*Required work*.
Search each line of the data for the word "instances"; copy every line where it is found.

* * *

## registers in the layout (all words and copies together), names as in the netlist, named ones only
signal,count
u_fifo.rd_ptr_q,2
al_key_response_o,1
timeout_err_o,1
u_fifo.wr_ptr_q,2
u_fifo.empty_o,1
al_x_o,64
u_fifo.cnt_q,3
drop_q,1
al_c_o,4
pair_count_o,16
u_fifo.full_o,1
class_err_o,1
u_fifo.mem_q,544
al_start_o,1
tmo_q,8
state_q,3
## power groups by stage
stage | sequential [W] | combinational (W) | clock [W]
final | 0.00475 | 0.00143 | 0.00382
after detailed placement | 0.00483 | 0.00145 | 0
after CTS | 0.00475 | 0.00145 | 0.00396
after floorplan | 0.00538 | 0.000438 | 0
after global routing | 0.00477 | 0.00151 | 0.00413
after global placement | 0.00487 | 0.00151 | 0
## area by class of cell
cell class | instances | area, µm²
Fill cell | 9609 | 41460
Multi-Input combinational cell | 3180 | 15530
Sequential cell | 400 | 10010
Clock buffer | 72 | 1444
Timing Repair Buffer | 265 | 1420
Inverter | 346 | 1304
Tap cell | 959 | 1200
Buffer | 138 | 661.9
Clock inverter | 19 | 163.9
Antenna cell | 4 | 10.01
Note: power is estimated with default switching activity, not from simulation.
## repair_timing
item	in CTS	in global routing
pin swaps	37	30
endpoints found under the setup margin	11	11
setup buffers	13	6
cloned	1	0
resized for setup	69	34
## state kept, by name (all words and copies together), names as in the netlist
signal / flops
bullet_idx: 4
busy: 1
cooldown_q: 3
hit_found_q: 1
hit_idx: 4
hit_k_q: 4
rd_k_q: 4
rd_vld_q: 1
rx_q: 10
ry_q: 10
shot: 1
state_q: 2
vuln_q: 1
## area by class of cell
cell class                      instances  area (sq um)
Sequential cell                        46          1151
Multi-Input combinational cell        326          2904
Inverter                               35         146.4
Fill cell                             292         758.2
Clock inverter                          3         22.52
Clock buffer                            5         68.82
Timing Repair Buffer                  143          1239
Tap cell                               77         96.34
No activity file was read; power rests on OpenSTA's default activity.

* * *

*Answer box*.
cell class | instances | area, µm²
cell class                      instances  area (sq um)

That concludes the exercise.